**YOUR OBJECTIVE**
Go through the data and report each line that holds the string "layer".

**RECORDED INFORMATION**
——

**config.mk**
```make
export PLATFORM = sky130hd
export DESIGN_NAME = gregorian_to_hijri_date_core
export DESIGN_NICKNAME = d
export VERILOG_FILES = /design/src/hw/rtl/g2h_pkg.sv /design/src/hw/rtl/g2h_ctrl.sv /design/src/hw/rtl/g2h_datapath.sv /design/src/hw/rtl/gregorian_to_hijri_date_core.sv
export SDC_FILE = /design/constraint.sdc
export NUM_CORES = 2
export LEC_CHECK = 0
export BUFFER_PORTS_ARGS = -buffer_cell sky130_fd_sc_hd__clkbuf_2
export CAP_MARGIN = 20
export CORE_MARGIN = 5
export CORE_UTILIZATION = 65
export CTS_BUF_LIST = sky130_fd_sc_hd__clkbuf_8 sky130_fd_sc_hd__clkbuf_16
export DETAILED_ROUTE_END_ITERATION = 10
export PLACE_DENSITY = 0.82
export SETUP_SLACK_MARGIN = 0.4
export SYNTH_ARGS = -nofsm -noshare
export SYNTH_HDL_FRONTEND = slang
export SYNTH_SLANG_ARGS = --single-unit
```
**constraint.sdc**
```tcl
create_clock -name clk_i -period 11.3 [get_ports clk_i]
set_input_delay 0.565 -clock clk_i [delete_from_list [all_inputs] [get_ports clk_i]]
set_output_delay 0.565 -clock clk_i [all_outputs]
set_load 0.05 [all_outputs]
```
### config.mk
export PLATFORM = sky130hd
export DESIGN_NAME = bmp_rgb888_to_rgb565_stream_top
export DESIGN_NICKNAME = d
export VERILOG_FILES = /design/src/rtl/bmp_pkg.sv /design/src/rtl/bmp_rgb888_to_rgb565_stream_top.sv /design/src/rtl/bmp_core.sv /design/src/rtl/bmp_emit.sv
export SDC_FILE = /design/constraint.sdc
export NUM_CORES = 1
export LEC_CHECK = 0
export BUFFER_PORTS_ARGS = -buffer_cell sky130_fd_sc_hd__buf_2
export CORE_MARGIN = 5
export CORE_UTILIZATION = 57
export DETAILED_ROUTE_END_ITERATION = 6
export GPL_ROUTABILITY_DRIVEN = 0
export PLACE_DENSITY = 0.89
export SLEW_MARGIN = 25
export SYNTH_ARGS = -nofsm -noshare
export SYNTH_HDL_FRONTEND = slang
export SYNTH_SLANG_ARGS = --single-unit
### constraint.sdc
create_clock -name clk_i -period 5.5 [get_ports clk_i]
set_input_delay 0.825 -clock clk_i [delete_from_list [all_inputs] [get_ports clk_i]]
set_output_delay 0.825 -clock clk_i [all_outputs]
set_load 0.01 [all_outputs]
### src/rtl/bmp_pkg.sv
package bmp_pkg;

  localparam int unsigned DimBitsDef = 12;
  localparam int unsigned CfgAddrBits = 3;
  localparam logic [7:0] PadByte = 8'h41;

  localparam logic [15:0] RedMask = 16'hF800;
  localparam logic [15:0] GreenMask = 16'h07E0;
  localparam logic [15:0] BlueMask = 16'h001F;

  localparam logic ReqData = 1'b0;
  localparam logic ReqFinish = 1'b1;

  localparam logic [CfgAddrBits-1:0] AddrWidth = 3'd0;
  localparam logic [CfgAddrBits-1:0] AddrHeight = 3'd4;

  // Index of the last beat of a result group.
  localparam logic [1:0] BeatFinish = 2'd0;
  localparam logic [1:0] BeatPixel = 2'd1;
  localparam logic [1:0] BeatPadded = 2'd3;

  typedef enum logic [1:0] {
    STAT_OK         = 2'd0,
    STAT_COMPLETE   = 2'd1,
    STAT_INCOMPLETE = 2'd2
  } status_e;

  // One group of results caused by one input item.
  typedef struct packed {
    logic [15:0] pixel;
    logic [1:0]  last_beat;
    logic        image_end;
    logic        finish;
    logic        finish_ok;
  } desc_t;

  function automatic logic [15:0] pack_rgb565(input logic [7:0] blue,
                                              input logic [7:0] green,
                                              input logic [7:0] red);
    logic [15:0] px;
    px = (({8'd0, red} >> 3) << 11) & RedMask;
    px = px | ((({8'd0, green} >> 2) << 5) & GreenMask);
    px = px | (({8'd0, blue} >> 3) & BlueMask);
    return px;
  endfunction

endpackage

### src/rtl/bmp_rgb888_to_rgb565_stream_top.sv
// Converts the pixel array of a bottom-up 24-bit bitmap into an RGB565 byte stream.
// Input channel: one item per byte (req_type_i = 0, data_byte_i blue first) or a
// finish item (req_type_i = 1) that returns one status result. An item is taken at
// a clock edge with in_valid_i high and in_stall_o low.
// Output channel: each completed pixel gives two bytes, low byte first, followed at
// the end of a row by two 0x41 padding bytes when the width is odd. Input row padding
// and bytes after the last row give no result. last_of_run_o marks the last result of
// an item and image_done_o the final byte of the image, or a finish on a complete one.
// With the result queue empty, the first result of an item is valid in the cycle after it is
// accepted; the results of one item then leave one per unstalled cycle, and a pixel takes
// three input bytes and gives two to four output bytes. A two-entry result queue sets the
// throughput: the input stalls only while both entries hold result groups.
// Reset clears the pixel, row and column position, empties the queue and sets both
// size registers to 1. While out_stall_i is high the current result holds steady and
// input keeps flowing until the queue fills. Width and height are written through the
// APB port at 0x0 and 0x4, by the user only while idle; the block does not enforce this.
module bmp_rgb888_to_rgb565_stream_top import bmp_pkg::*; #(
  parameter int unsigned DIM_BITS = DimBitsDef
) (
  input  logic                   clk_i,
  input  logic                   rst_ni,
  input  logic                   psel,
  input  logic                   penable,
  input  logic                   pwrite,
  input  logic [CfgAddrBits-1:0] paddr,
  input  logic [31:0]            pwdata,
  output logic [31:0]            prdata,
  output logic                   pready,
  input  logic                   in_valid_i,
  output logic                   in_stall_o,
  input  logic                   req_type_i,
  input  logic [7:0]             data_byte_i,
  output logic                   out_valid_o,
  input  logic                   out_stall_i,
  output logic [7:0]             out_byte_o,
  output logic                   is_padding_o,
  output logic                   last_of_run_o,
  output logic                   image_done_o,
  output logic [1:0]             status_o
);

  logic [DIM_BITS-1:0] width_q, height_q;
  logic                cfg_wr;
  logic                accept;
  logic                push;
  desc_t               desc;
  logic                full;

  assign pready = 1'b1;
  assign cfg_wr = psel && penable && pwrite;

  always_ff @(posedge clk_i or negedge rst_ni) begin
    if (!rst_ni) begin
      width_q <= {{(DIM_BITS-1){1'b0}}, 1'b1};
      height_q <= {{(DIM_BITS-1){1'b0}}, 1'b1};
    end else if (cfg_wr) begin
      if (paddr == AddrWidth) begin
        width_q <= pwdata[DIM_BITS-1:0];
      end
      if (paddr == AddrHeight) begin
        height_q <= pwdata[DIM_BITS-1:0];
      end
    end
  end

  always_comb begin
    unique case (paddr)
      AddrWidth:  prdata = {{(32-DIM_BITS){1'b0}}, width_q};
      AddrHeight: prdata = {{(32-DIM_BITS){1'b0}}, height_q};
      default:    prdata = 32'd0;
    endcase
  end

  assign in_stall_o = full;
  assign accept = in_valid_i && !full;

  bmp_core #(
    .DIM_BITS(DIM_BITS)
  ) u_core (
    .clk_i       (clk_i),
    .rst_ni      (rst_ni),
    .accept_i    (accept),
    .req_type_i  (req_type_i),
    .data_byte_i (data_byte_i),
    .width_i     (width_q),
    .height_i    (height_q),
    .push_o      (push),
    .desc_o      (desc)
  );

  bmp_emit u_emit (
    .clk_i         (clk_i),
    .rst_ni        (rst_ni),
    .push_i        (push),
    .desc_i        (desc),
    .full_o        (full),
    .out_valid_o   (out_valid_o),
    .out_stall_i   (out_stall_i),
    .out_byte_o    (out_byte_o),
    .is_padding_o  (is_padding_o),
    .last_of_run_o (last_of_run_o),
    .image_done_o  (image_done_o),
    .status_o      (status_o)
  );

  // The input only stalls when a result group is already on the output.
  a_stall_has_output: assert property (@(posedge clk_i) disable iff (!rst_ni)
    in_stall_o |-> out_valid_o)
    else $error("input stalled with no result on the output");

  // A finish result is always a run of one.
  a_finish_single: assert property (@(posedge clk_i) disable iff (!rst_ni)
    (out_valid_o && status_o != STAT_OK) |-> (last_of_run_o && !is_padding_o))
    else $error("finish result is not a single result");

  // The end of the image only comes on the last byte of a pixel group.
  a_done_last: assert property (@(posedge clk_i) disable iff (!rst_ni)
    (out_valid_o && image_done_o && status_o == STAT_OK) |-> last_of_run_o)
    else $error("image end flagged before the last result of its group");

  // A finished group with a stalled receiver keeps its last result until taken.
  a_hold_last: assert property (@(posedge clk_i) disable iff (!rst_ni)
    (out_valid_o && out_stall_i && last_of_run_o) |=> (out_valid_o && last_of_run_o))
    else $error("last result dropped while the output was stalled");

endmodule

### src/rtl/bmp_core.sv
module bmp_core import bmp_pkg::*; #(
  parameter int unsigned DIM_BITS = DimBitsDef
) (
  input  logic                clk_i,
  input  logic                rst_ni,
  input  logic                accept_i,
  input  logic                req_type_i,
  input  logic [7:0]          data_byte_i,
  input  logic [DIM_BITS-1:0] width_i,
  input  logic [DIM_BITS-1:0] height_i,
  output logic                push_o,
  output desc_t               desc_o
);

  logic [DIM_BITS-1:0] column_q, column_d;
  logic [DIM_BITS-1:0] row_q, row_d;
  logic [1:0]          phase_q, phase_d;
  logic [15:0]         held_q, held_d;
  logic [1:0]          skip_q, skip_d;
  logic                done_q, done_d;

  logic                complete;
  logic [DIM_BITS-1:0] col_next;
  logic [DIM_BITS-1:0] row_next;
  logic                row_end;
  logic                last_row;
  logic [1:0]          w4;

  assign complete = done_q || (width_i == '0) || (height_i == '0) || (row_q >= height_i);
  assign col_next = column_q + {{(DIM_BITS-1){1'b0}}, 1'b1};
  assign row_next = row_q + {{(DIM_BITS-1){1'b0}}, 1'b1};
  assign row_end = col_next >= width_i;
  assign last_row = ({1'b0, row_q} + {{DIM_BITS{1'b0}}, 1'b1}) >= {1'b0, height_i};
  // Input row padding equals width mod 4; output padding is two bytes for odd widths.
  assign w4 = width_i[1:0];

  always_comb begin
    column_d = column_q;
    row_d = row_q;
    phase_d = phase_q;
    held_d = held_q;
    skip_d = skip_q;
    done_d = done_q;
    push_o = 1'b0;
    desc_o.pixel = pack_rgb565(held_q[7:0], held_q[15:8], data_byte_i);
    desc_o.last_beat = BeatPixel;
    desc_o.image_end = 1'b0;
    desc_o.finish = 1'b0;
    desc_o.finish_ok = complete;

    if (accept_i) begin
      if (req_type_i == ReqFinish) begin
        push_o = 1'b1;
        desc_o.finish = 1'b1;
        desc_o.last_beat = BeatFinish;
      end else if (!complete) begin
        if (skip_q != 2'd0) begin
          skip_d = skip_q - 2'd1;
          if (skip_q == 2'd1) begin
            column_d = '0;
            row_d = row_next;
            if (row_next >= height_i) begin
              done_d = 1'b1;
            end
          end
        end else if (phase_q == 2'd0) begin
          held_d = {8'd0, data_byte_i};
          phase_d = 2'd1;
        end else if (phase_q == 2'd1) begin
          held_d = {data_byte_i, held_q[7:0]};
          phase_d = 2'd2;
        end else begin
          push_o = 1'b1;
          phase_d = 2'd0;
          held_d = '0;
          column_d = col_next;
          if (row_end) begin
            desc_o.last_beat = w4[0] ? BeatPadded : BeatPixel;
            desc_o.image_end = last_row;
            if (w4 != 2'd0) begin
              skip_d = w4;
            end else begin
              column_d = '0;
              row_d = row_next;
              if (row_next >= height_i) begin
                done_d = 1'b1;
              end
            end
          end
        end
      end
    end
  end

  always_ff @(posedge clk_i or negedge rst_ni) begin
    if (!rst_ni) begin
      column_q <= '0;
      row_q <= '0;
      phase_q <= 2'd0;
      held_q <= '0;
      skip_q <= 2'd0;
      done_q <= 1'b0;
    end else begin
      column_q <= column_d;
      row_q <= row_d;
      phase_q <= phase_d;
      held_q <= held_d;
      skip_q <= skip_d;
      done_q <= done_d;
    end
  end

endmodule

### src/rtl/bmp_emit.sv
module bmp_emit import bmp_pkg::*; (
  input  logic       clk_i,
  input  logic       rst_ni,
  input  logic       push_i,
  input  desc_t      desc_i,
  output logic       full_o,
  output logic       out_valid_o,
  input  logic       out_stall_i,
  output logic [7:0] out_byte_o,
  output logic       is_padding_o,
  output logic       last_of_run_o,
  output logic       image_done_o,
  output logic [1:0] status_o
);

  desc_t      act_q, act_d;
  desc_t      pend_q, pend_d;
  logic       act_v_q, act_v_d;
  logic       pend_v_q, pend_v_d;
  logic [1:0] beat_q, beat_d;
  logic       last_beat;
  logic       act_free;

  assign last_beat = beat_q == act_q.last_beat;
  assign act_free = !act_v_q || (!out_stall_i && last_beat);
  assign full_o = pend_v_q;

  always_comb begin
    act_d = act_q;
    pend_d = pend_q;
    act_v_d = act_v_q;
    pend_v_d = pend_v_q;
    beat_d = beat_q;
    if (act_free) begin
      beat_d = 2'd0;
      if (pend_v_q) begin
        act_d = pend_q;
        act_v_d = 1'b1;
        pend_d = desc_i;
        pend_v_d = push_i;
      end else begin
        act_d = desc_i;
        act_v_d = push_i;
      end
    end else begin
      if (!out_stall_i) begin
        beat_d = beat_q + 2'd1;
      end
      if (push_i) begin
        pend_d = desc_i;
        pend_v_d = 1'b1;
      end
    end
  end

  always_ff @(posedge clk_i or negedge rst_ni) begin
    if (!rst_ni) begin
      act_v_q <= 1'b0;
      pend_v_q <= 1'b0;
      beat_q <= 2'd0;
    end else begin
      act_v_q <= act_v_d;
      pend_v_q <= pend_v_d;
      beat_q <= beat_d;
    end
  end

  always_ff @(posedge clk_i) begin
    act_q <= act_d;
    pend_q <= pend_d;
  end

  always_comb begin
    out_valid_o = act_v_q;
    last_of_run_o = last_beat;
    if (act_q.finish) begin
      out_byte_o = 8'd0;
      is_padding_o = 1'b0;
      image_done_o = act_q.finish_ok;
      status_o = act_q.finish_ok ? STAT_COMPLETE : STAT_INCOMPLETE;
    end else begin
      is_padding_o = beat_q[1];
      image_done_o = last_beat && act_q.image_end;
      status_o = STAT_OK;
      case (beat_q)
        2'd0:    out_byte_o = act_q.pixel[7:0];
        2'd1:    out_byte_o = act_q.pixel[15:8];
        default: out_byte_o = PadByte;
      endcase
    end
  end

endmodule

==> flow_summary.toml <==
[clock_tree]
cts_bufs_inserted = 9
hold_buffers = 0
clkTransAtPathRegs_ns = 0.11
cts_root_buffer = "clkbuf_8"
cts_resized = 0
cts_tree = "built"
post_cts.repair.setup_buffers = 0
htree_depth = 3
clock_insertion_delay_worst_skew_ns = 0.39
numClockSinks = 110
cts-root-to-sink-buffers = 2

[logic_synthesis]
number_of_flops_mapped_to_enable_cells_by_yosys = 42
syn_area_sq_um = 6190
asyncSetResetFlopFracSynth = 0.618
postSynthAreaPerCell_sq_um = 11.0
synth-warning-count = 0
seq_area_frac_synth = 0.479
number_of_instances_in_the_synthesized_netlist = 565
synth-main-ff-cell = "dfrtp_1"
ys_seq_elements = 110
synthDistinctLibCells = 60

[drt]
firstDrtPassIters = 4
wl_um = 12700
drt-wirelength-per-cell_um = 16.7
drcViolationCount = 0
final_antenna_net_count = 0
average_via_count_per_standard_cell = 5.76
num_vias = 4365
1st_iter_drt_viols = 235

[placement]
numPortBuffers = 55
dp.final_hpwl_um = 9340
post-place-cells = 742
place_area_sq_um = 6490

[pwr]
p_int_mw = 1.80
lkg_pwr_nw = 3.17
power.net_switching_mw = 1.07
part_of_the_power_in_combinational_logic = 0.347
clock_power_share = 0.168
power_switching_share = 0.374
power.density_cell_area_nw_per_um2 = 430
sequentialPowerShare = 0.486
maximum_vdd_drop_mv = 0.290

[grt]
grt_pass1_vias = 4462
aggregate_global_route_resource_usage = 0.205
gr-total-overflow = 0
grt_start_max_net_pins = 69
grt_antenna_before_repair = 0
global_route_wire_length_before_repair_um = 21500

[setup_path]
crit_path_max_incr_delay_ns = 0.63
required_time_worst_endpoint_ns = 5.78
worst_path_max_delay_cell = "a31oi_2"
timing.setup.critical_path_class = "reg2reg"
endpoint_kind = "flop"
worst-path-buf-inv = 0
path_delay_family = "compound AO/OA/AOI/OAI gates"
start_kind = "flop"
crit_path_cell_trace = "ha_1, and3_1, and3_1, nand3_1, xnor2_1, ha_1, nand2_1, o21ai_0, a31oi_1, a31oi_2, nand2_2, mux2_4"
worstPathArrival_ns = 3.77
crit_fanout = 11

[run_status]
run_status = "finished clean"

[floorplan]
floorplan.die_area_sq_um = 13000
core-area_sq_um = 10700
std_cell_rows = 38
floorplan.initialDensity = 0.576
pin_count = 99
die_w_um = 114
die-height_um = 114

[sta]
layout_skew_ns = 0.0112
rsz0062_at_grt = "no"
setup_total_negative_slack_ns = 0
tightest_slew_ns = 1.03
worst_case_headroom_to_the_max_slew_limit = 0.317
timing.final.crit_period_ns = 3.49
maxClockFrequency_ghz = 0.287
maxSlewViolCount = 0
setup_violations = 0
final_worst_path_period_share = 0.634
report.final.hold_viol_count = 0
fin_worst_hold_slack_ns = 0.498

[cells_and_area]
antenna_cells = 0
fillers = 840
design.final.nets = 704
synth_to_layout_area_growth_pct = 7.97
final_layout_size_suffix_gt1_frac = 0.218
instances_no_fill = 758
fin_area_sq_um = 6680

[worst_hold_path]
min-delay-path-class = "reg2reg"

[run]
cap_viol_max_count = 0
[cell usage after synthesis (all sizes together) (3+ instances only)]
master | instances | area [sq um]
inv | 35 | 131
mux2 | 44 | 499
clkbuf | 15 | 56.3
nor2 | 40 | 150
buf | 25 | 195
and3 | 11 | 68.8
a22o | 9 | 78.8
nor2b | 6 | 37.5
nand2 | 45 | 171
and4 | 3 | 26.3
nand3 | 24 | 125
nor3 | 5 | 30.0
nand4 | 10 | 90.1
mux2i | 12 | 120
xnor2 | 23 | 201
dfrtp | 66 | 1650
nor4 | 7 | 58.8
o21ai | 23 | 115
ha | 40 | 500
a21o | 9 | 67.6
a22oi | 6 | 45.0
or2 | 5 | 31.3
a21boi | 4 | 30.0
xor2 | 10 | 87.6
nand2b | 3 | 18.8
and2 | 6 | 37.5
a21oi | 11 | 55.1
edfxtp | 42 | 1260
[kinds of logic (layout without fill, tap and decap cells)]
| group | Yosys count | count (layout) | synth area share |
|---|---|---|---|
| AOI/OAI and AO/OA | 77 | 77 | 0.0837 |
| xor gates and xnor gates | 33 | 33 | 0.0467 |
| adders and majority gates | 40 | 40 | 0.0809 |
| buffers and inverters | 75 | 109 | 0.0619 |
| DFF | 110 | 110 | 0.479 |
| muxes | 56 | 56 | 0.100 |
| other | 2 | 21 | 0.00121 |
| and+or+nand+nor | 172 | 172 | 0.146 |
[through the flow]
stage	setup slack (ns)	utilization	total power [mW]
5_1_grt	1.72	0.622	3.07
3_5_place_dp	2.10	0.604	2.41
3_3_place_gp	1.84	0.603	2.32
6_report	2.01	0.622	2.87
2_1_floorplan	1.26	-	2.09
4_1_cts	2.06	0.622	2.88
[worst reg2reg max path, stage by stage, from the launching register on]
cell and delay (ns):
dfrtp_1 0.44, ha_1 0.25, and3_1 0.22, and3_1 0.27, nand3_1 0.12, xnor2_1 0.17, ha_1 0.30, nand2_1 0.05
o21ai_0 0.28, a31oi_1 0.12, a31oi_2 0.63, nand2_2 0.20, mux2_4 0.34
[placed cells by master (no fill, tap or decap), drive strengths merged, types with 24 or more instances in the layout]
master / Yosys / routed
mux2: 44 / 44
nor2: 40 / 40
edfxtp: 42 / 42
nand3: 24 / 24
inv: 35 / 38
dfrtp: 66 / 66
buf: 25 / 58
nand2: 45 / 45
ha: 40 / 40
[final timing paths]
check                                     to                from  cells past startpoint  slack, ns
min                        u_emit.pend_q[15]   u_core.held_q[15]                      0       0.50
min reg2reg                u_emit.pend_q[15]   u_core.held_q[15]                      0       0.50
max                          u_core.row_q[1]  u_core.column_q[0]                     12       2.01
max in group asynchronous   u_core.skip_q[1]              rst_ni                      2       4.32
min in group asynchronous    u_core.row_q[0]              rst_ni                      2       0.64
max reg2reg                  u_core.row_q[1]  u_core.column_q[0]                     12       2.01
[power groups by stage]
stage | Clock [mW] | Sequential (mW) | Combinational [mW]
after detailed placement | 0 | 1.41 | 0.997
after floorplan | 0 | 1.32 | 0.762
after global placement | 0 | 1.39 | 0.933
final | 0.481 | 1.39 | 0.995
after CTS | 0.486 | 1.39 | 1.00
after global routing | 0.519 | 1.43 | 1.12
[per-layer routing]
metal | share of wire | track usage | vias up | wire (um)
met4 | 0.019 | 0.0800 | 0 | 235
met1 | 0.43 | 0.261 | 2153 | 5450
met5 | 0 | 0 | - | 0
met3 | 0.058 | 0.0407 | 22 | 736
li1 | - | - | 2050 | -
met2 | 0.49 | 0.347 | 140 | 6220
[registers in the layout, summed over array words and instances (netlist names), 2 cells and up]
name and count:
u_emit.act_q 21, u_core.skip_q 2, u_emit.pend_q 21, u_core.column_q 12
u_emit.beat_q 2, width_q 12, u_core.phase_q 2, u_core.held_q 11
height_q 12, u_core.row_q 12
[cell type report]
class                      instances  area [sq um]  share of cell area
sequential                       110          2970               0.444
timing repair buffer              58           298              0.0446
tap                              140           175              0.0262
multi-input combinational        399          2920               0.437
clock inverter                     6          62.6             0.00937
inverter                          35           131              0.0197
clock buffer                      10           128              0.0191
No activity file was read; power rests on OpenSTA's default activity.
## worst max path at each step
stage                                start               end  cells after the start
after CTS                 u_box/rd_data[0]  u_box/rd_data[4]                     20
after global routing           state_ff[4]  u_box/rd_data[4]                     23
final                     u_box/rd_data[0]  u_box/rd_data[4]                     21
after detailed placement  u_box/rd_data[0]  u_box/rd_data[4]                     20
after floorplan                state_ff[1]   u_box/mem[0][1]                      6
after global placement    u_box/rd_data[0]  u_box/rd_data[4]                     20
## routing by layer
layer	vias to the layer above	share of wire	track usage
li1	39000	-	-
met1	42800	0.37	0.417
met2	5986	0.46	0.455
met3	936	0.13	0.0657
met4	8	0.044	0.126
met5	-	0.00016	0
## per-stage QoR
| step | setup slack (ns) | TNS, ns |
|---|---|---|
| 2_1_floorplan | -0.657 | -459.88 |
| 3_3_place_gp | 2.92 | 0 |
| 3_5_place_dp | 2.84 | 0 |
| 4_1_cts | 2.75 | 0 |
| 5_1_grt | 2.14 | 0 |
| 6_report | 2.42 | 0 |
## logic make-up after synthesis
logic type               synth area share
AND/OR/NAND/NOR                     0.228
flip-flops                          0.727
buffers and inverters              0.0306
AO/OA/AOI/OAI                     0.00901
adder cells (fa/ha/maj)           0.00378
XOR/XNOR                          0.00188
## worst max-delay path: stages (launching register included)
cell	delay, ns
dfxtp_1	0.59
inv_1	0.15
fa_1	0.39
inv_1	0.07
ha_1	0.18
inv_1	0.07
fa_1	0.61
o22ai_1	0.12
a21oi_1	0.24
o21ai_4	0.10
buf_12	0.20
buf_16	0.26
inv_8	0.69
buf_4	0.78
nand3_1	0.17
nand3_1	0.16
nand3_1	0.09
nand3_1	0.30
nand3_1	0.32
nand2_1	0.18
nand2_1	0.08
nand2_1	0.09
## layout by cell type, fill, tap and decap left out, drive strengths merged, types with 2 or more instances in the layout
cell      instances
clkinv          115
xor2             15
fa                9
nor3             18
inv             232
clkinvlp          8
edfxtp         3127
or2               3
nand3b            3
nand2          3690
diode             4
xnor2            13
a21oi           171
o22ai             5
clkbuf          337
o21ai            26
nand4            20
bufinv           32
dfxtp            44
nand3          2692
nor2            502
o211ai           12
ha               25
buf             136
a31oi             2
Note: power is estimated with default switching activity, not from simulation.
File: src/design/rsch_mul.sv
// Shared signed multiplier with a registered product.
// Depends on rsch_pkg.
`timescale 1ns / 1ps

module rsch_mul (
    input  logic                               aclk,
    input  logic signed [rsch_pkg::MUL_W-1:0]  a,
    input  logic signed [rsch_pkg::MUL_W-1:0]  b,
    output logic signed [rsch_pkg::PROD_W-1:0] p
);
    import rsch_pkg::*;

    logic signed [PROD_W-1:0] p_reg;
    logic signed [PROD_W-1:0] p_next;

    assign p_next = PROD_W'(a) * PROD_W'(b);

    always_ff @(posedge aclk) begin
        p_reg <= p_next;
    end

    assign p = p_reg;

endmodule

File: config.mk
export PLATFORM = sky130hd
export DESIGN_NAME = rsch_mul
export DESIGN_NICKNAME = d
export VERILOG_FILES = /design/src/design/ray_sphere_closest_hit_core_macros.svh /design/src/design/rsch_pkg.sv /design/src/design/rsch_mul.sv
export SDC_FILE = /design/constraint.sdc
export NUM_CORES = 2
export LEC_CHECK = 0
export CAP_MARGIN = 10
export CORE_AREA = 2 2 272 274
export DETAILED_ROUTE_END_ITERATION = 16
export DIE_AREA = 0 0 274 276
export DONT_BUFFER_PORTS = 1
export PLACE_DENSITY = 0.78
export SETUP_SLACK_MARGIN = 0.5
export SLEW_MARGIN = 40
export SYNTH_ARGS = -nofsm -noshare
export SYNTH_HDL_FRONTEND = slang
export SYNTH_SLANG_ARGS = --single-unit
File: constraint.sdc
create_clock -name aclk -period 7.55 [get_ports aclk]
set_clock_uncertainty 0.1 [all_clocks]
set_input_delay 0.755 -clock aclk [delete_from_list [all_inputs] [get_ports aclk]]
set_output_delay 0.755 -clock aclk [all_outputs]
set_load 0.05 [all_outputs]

——

**EXPECTED OUTPUT**
[per-layer routing]
## routing by layer
layer	vias to the layer above	share of wire	track usage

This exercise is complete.